Haroon Mirza

b.1977, London, UK. Lives and works in London, UK

Share

Haroon Mirza
Haroon Mirza/hrm199, Pathological Theology, 2017 (Detail). Photo: Tim Bowditch

About

The physical and emotive qualities of sound forms the locus of much of Haroon Mirza's work. His compositional practice involves manipulating found objects and audio visual equipment to harness the electro-acoustic interference produced by the items. In his work nothing is hidden but instead the inherent sounds within electronics are amplified and noise is embodied by its connections withinkinetic sculptural works. Mirza pulls these numerous components together in installations and performances where the individual elements are placed in conversation with one another. His sparse compositions force us to consider the categorization of noise and music and what we perceive to be the characteristic properties of these.

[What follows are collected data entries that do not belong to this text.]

### src/rtl/sctl_pkg.sv
package sctl_pkg;

  // strobes from control to datapath
  typedef struct packed {
    logic shiftEn;
    logic commit;
  } strobe_t;

endpackage

### src/rtl/sctl_sync.sv
module sctl_sync #(
  parameter int WIDTH = 3,
  parameter int STAGES = 2,
  parameter logic [WIDTH-1:0] RESET_VAL = '0
) (
  input  logic             clk,
  input  logic             rstN,
  input  logic [WIDTH-1:0] asyncIn,
  output logic [WIDTH-1:0] syncOut
);

  logic [WIDTH-1:0] stageQ [STAGES];

  generate
    for (genvar s = 0; s < STAGES; s++) begin : g_stage
      always_ff @(posedge clk or negedge rstN) begin
        if (!rstN) begin
          stageQ[s] <= RESET_VAL;
        end else begin
          if (s == 0) stageQ[s] <= asyncIn;
          else        stageQ[s] <= stageQ[(s == 0) ? 0 : s-1];
        end
      end
    end
  endgenerate

  assign syncOut = stageQ[STAGES-1];

endmodule

### src/rtl/sctl_ctrl.sv
module sctl_ctrl
  import sctl_pkg::*;
#(
  parameter int WORD_BITS = 5,
  parameter int COMMIT_EDGE = 6
) (
  input  logic    clk,
  input  logic    rstN,
  input  logic    sclkS,
  input  logic    frameS,
  output strobe_t stb
);

  localparam int CNT_W = $clog2(COMMIT_EDGE + 1);
  localparam logic [CNT_W-1:0] WORD_CNT = CNT_W'(WORD_BITS);
  localparam logic [CNT_W-1:0] LAST_CNT = CNT_W'(COMMIT_EDGE - 1);
  localparam logic [CNT_W-1:0] SAT_CNT  = CNT_W'(COMMIT_EDGE);

  logic             sclkPrev;
  logic [CNT_W-1:0] bitCnt;
  logic             fallSeen;
  logic             frameActive;

  assign fallSeen    = sclkPrev & ~sclkS;
  assign frameActive = ~frameS;

  always_ff @(posedge clk or negedge rstN) begin
    if (!rstN) begin
      sclkPrev <= 1'b1;
      bitCnt   <= '0;
    end else begin
      sclkPrev <= sclkS;
      if (frameS)
        bitCnt <= '0;
      else if (fallSeen && bitCnt < SAT_CNT)
        bitCnt <= bitCnt + 1'b1;
    end
  end

  always_comb begin
    stb.shiftEn = frameActive & fallSeen & (bitCnt < WORD_CNT);
    stb.commit  = frameActive & fallSeen & (bitCnt == LAST_CNT);
  end


  cnt_sat_chk: assert property (@(posedge clk) disable iff (!rstN)
    bitCnt <= SAT_CNT);


  cnt_clear_chk: assert property (@(posedge clk) disable iff (!rstN)
    frameS |=> (bitCnt == '0));

endmodule

### src/rtl/sctl_dp.sv
module sctl_dp
  import sctl_pkg::*;
#(
  parameter int CHAN_W = 3
) (
  input  logic              clk,
  input  logic              rstN,
  input  logic              sdS,
  input  strobe_t           stb,
  output logic [CHAN_W-1:0] chanSel,
  output logic              standby,
  output logic              convStart
);

  localparam int WORD_BITS = CHAN_W + 2;
  localparam int STBY_POS  = 0;
  localparam int CONV_POS  = 1;
  localparam int CHAN_LO   = 2;

  logic [WORD_BITS-1:0] shiftReg;
  logic [WORD_BITS-1:0] liveReg;
  logic                 convPulse;

  always_ff @(posedge clk or negedge rstN) begin
    if (!rstN) begin
      shiftReg  <= '0;
      liveReg   <= '0;
      convPulse <= 1'b0;
    end else begin
      if (stb.shiftEn) shiftReg <= {shiftReg[WORD_BITS-2:0], sdS};
      if (stb.commit)  liveReg  <= shiftReg;
      convPulse <= stb.commit & shiftReg[CONV_POS];
    end
  end

  assign chanSel   = liveReg[CHAN_LO +: CHAN_W];
  assign standby   = liveReg[STBY_POS];
  assign convStart = convPulse;


  strobe_excl_chk: assert property (@(posedge clk) disable iff (!rstN)
    stb.shiftEn |-> !stb.commit);


  conv_width_chk: assert property (@(posedge clk) disable iff (!rstN)
    convStart |=> !convStart);

endmodule

### src/rtl/sctl_rx.sv
module sctl_rx
  import sctl_pkg::*;
#(
  parameter int CHAN_W = 3,
  parameter int SYNC_STAGES = 2,
  parameter int COMMIT_EDGE = 6
) (
  input  logic              clk,
  input  logic              rstN,
  input  logic              sclkIn,
  input  logic              frameN,
  input  logic              sdIn,
  output logic [CHAN_W-1:0] chanSel,
  output logic              standby,
  output logic              convStart
);

  localparam int WORD_BITS = CHAN_W + 2;

  logic [2:0] syncBus;
  strobe_t    stb;

  sctl_sync #(
    .WIDTH(3), .STAGES(SYNC_STAGES), .RESET_VAL(3'b110)
  ) u_sync (
    .clk(clk), .rstN(rstN),
    .asyncIn({sclkIn, frameN, sdIn}),
    .syncOut(syncBus)
  );

  sctl_ctrl #(
    .WORD_BITS(WORD_BITS), .COMMIT_EDGE(COMMIT_EDGE)
  ) u_ctrl (
    .clk(clk), .rstN(rstN),
    .sclkS(syncBus[2]), .frameS(syncBus[1]),
    .stb(stb)
  );

  sctl_dp #(
    .CHAN_W(CHAN_W)
  ) u_dp (
    .clk(clk), .rstN(rstN),
    .sdS(syncBus[0]), .stb(stb),
    .chanSel(chanSel), .standby(standby), .convStart(convStart)
  );


  idle_hold_chk: assert property (@(posedge clk) disable iff (!rstN)
    syncBus[1] |=> ($stable(chanSel) && $stable(standby) && !convStart));

endmodule

### config.mk
export PLATFORM = sky130hd
export DESIGN_NAME = sctl_rx
export DESIGN_NICKNAME = d
export VERILOG_FILES = /design/src/rtl/sctl_pkg.sv /design/src/rtl/sctl_sync.sv /design/src/rtl/sctl_ctrl.sv /design/src/rtl/sctl_dp.sv /design/src/rtl/sctl_rx.sv
export SDC_FILE = /design/constraint.sdc
export NUM_CORES = 1
export LEC_CHECK = 0
export ABC_AREA = 1
export BUFFER_PORTS_ARGS = -buffer_cell sky130_fd_sc_hd__buf_2
export CAP_MARGIN = 30
export CORE_UTILIZATION = 58
export DETAILED_ROUTE_END_ITERATION = 7
export GPL_TIMING_DRIVEN = 0
export PLACE_DENSITY = 0.8
export RECOVER_POWER = 25
export SYNTH_ARGS = -nofsm -noshare
export SYNTH_HDL_FRONTEND = slang
export SYNTH_SLANG_ARGS = --single-unit
### constraint.sdc
create_clock -name clk -period 3.35 [get_ports clk]
set_input_delay 0.67 -clock clk [delete_from_list [all_inputs] [get_ports clk]]
set_output_delay 0.67 -clock clk [all_outputs]
set_load 0.01 [all_outputs]
==> results of run 1 <==
layout by cell type (no fill, tap or decap):
cell type                  Yosys  layout
sky130_fd_sc_hd__nand2_1      22      22
sky130_fd_sc_hd__nand3_1      16      16
sky130_fd_sc_hd__dfrtp_1      15      15
sky130_fd_sc_hd__buf_2         0       8
sky130_fd_sc_hd__inv_1         7       7
sky130_fd_sc_hd__dfstp_2       5       4
sky130_fd_sc_hd__nand2_2       3       3
sky130_fd_sc_hd__nor2_1        3       3
sky130_fd_sc_hd__clkbuf_4      0       3
sky130_fd_sc_hd__inv_2         2       2
sky130_fd_sc_hd__nand2_4       2       2
sky130_fd_sc_hd__ha_1          2       2
sky130_fd_sc_hd__nor2_8        1       1
sky130_fd_sc_hd__nor2_2        1       1
sky130_fd_sc_hd__buf_6         1       1
sky130_fd_sc_hd__o21ai_4       1       1
sky130_fd_sc_hd__clkbuf_8      0       1
sky130_fd_sc_hd__clkbuf_1      0       1
sky130_fd_sc_hd__dfstp_1       0       1
power groups by stage:
stage / Sequential (mW) / Clock (mW) / Combinational, mW
after floorplan: 0.278 / 0 / 0.0220
after global placement: 0.280 / 0 / 0.0314
after detailed placement: 0.282 / 0 / 0.0340
after CTS: 0.278 / 0.143 / 0.0340
after global routing: 0.279 / 0.151 / 0.0394
final: 0.278 / 0.140 / 0.0334
cell type report:
type | count | area, µm² | share of cell area (%)
sequential | 20 | 506.7 | 54.29
multi-input combinational | 51 | 282.8 | 30.29
timing repair buffer | 9 | 43.79 | 4.692
clock buffer | 4 | 36.28 | 3.887
inverter | 9 | 33.78 | 3.619
tap | 15 | 18.77 | 2.011
buffer | 1 | 11.26 | 1.206
path summary, 6_finish.rpt:
check,cells after the start,slack (ns),to,startpoint
max reg2reg,6,2.13,u_dp.shiftReg[0],u_ctrl.sclkPrev
min in group asynchronous,1,0.51,u_dp.liveReg[0],rstN
max,1,1.84,chanSel[1],u_dp.liveReg[3]
max in group asynchronous,1,2.23,u_sync.syncOut[0],rstN
min,0,0.36,u_sync.syncOut[1],u_sync.stageQ[4]
min reg2reg,0,0.36,u_sync.syncOut[1],u_sync.stageQ[4]
cell families after synthesis:
group	after synthesis	share of synthesized area (%)
AOI/OAI and AO/OA	1	1.950
and+or+nand+nor	48	28.94
buffers and inverters	10	5.398
DFF	20	60.72
adders and majority gates	2	2.998
per-layer routing:
metal  track usage, %  up-vias  part of all wire [%]
met1            26.26      270                    46
met5                0        -                     0
met3            5.000        2                   2.9
li1                 -      280                     -
met4            12.93        0                  0.81
met2            35.89       14                    50
per-stage QoR:
step / util [%] / hold slack, ns / area [µm²] / total power [mW]
after floorplan: - / 0.3312 / 834.6 / 0.2999
after global placement: 68.19 / 0.3352 / 898.4 / 0.3117
after detailed placement: 68.19 / 0.3491 / 898.4 / 0.3160
after CTS: 70.94 / 0.2932 / 934.6 / 0.4548
after global routing: 70.85 / 0.3671 / 933.4 / 0.4701
final: 70.85 / 0.3630 / 933.4 / 0.4506
sequential cells by signal, indices dropped and copies added (netlist names):
name / flops
u_sync.syncOut: 3
u_ctrl.sclkPrev: 1
u_sync.stageQ: 3
u_dp.convStart: 1
u_dp.shiftReg: 5
u_dp.liveReg: 4
u_ctrl.bitCnt: 3
cell usage after synthesis (2+ instances only):
library cell / number
sky130_fd_sc_hd__inv_1: 7
sky130_fd_sc_hd__dfstp_2: 5
sky130_fd_sc_hd__dfrtp_1: 15
sky130_fd_sc_hd__nand3_1: 16
sky130_fd_sc_hd__nand2_1: 22
sky130_fd_sc_hd__inv_2: 2
sky130_fd_sc_hd__nor2_1: 3
sky130_fd_sc_hd__ha_1: 2
sky130_fd_sc_hd__nand2_2: 3
sky130_fd_sc_hd__nand2_4: 2
==> results.txt, run 1 <==
- The netlist uses 14 different library cells.
- The wire-length estimate of the detail-placed layout is roughly 990 µm.
* Setup slack of the critical path after layout: around 1.8 ns
- Data arrives at the worst endpoint at roughly 0.84 ns.
- H-tree levels: 1
- TritonCTS created 3 clock buffers.
* Proportion of netlist area held by the largest area contributor: between 40 and 50%
- Later-pin clock latency in the skew report: about 0.3 ns
* Final total negative setup slack: 0 ns
- Cell area after technology mapping: ~830 µm²
* Internal: around 0.34 mW
- The number of pins exceeding their max-slew limit in the final report is 0.
- The die is about 40 µm tall.
* Worst-case setup slack after placement: approximately 2.1 ns
* First-pass DRT Iterations: 4
- Setup CP Type: flip-flop to output pin
- Wire length of the first global-routing pass: 2201 µm
- The worst setup path is captured at an output pin.
- Mean number of vias per cell: roughly 5.2
- Clock buffer depth: 2
- Post-DR wirelength/cell: between 10 and 15 µm
- Synthesis produced a netlist with a net count of 88.
* Clock root cell: sky130_fd_sc_hd__clkbuf_4
- STA classifies the critical path startpoint as a flip-flop.
- Worst max-slew margin expressed relative to the limit: between 30% and 40%
- In this run the power density over the cells is about 480 nW/µm².
- Clock-pin slew was measured on the worst setup and hold paths at about 0.11 ns.
- At the pin with the least slew margin, the transition time is around 1.0 ns.
- The number of antenna violations at the first check in global routing came to 0.
* Post-CTS sizing: 0
- In the synthesized netlist the dominant register cell turns out to be sky130_fd_sc_hd__dfrtp_1.
- For this configuration, the core starts out at a cell density of between 60% and 70%.
- Maximum number of pins on one net before global-route repair: 21
* Post-synth EDFFs: 0
* Ratio of cells with drive above 1 in the final layout: between 20% and 30%
* Post-Syn Area per Cell: 10.30 µm²
- In this run, placement finished with an instance count of around 110.
- The number of antenna diodes in the final layout is 0.
- Core region area: between 1000 and 1500 µm²
- By area the synthesized netlist is led by sky130_fd_sc_hd__dfrtp_1 (45%), sky130_fd_sc_hd__dfstp_2 (16%), sky130_fd_sc_hd__nand2_1 (9.9%).
* Max-cap check violation count: 0
- Total routing usage reported by global routing: 21.99%
- On the worst path, the slowest cell contributes a delay of approximately 0.4 ns.
- Final setup vio count: 0
- In this run the static leakage power is around 0.53 nW.
* Combinational share of power: under 10%
- Cell with the biggest individual delay on the critical path: sky130_fd_sc_hd__dfrtp_1
* Final clock skew: 0.003244 ns
- After clock tree synthesis, the flow added hold-fix buffers numbering 0.
- Clock network fraction of total power: 31.0%
- RSZ-0062 raised after global routing: no
* Vias post-DR: 566
- The count of cells in the finished layout, fillers not included, comes to ~110.
- The signal on the critical path passes through buf_2.
- Required time of the worst setup path: around 2.7 ns
* Gpl congestion: around 0.7
* Reported net switching power: 0.1107 mW
- Final hold violation count: 0
- Maximum VDD drop: approximately 0.00037 V
- I/O Pins: 10
- The total overflow left after global routing is 0.
- Counting both buffers and inverters, the worst setup path holds a total of 1.
- Total number of clock tree sinks: 20
- Fillers: 93
- Maximum clock frequency: about 660 MHz
- The net count of the finished layout is 102.
- Of the total power, the share spent switching nets is 24.57%.
- Horiz. Die Dim: approximately 40 µm
- Counting flops and latches in the post-synthesis netlist gives 20.
- 1st-iter DRT viols: 13
- The flow ran to the end, and the final reports show no timing, DRC or antenna violations.
- Placement row count: 13
* Yosys warns: 0
- Of the available clock period, the critical path in the final layout requires between 40 and 50%.
- Synthesis produced a netlist whose cell count is slightly above 80.
- Min Clock Period, post-route: approximately 1.5 ns
- The routed design has 1357 µm of wire.
- The number of setup buffers added after CTS is 0.
- Worst Path Max Fanout: 2
- Top Family by Delay on Critical Path: flip-flops
* Remaining antenna violation count after routing: 0
* Vias in the first global route: 510
- Min-delay worst type: flip-flop to flip-flop
- sky130_fd_sc_hd__dfrtp_1 takes more of the synthesized area than any other cell.
- TritonCTS built the clock tree.
* Sequential area share after synthesis: about three fifths
- # port buffers: 9
* Post-route DRC violation count: 0
* Part of the total power dissipated in sequential elements: about three fifths
- Of all flip-flops after synthesis, the portion carrying an async set or reset was 100.0%.
- Area delta synth->final: 11.84%
* Die area: approximately 1600 µm²
(Power assumes the default switching activity.)
==> inputs of run 2 (changes only) <==
CORE_UTILIZATION = 54   (was 58)
PLACE_DENSITY = 0.75   (was 0.8)
clock period = 1.45 ns   (was 3.35 ns; I/O delays follow)
==> results.txt, run 2 (same netlist as run 1, synthesis figures left out) <==
- RSZ-0062 raised after global routing: no
* Min-delay worst type: input pin to flip-flop
- The congestion estimate from routability-driven global placement came to a little over 0.7.
* Setup CP Type: flip-flop to flip-flop
- Ratio of cells with drive above 1 in the final layout: between 20% and 30%
* Remaining antenna violation count after routing: 0
- The number of pins exceeding their max-slew limit in the final report came to 0.
- Worst Path Arrival: about 1.4 ns
- The core region is about 1400 µm².
* H-tree levels: 1
- Estimated wirelength of the detail-placed design: ~900 µm
* Total number of clock tree sinks: 20
- The via count of the first global-routing pass came to about 440.
- In the routed design, unresolved DRC markers number 0.
* Final hold violation count: 0
- Power density of the placed cells: 1042 nW/µm²
- The largest registers in the layout are u_dp.shiftReg x5, u_dp.liveReg x4.
- Worst reg-to-reg setup slack: between 0.2 and 0.25 ns
- Total routing usage reported by global routing: roughly 18%
- Initial antenna violation count: 0
- Walking the worst path, the cells encountered are inv_1 -> ha_1 -> nand2_2 -> inv_2 -> nand2_4 -> nand2_1 -> nand2_1.
* Max-cap check violation count: 0
- Initial core utilization: 61.08%
* First-pass DRT Iterations: 3
* Top Family by Delay on Critical Path: flip-flops
- The tightest hold path in the finished design has a slack of about 0.096 ns.
* FF-to-FF Start: u_ctrl.bitCnt[1]
- Across the VDD grid, the largest voltage drop is approximately 0.00074 V.
* Post-DR wirelength/cell: about 11 µm
* Slew at the pin closest to its max-slew limit: 0.4758 ns
* Status: complete, no violations
- Worst flop-to-flop path endpoint: u_dp.liveReg[3]
- The largest single stage delay on the critical path is ~0.47 ns.
* Final setup vio count: 0
* Horiz. Die Dim: between 40 and 50 µm
* Die Height: 41.31 µm
- TritonCTS built the clock tree.
* Nets@finish: 103
* Congestion Overflow GR: 0
* Endpoint class of the critical path: flip-flop
* Setup slack of the critical path after layout: approximately 0.24 ns
- For the worst setup path, the data required time is around 1.6 ns.
- Counting flops per register, the top entry is u_dp.shiftReg.
- The library cell used most frequently in the layout, excluding fill and tap cells, is sky130_fd_sc_hd__nand2_1.
- Mean number of vias per cell: ~5
- The first global-routing pass estimated between 1500 and 2000 µm of wire.
- For the finished layout, the period the worst path requires is approximately 1.2 ns.
- By instance count, the cell type seen most on the critical path is sky130_fd_sc_hd__nand2_1.
- The worst setup path is launched from a flip-flop.
- The analysis attributes to cell leakage a power of 0.5355 nW.
* FF-to-FF path depth: 7
* Clock transition at path regs: 0.11 ns
- Final cell area excluding filler cells: around 930 µm²
* Placement row count: 13
- After filler insertion, the fill cell instance count of the layout stands at between 100 and 150.
- Clock buffer depth: 2
* Critical Path Source: u_ctrl.bitCnt[1]
- Detailed Route WL: between 1000 and 1500 µm
* Worst Path Max Fanout: 5
- Adding up every negative setup slack in the final design gives 0 ns.
- Number of flip-flops in the largest register: 5
- I/O Pins: 10
- Maximum clock frequency: 829.1 MHz
* Vias post-DR: about 560
- Relative to the synthesized area, the layout overhead comes to 11.99%.
- For this block, the initial DRC count from the detailed router was 11.
* Worst path buffer plus inverter count: 2
- Clock root cell: sky130_fd_sc_hd__clkbuf_4
* Cell with the biggest individual delay on the critical path: sky130_fd_sc_hd__dfrtp_1
- The number of antenna diodes in the final layout is 0.
- Total CTS buffers: 3
- Placed cell areas: approximately 900 µm²
- # port buffers: 9
* Later-pin clock latency in the skew report: 0.29 ns
- The worst pin sits at a relative slew slack of 68.28%.
- Final clock skew: roughly 0.0078 ns
* Maximum number of pins on one net before global-route repair: 21
- Cells fill between 60% and 70% of the core in the end.
* Most frequent cells in the layout: sky130_fd_sc_hd__nand2_1 (22), sky130_fd_sc_hd__nand3_1 (16), sky130_fd_sc_hd__dfrtp_1 (15)
- Worst Setup EP: u_dp.liveReg[3]
- Die area: 1707 µm²
- Prior to clock tree synthesis, the placed netlist has a worst setup slack of ~0.23 ns.
* Post-CTS Setup Bufs: 0
- Fraction of the cycle the final worst path needs: 83.18%
- The critical path crosses 7 cells after its start point.
[run 2: cell types whose count changed in the layout (fill, tap and decap cells not counted), sizes merged]
cell / change
dlygate4sd3: +1
[run 2: stage by stage]
step | power (mW) | instances
floorplan | 0.6928 | 81
global placement | 0.7206 | 105
finish | 0.9742 | 110
CTS | 0.9840 | 110
global route | 1.027 | 110
detailed placement | 0.7253 | 105
[run 2: how the worst min path moves through the flow]
stage          startpoint          endpoint  slack (ns)  cells after the start
5_1_grt            sclkIn  u_sync.stageQ[5]        0.07                      1
2_1_floorplan        rstN  u_ctrl.bitCnt[0]      -0.006                      0
3_3_place_gp         rstN  u_ctrl.bitCnt[0]        0.25                      1
6_report           sclkIn  u_sync.stageQ[5]         0.1                      1
3_5_place_dp         rstN  u_ctrl.bitCnt[0]        0.25                      1
4_1_cts            sclkIn  u_sync.stageQ[5]        0.09                      1
[run 2: layer usage]
layer	wire [µm]	GRT usage, %
met1	606	24.83
met2	555	26.56
met3	32	4.787
met4	15	7.258
met5	0	0
[run 2: what timing repair did]
item,in CTS,in global routing
endpoints found under the setup margin,0,0
gates resized for setup,0,0
hold buffers,1,0
endpoints found under the hold margin,15,0
[run 2: layout make-up]
| class | count | area, µm² | share of cell area, % |
|---|---|---|---|
| Sequential cell | 20 | 506.7 | 54.22 |
| Multi-Input combinational cell | 51 | 282.8 | 30.25 |
| Timing Repair Buffer | 10 | 55.05 | 5.890 |
| Inverter | 9 | 33.78 | 3.614 |
| Clock buffer | 4 | 26.28 | 2.811 |
| Tap cell | 15 | 18.77 | 2.008 |
| Buffer | 1 | 11.26 | 1.205 |
[run 2: report_power, final]
| part | switching [mW] | internal, mW | total [mW] |
|---|---|---|---|
| Combinational | 0.0473 | 0.0296 | 0.0769 |
| Sequential | 0.0344 | 0.605 | 0.639 |
| Clock | 0.151 | 0.107 | 0.258 |
| Total | 0.233 | 0.741 | 0.974 |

By combining things found on the street or in the studio and relating them to specific narratives, Mirza explores 'the socio-cultural history of objects and the contexts in which they originally emerged/developed.' The items that make up his installations are often readymades in the form of furniture, gallery fixtures or artworks by another artist, in the case of Paradise Loft, a sculpture by Giles Round. These works are physical and sonic compositions, aligning — or even 'beatmixing' — references from artistic, scientific and cultural systems.

For Systematic, Mirza has rethought two existing site-specific installations for 176. Downstairs, Paradise Loft looks at the social, sexual and racial politics of early 1980s New York through the emergence of house music. Upstairs, Current Climate brings together notions of human longevity and fragility through overt art-historical references to two specific works: Seascape (seasea) (1970) by Gerhard Richter and Felix Gonzalez-Torres's Untitled bulb works from the early 1990s.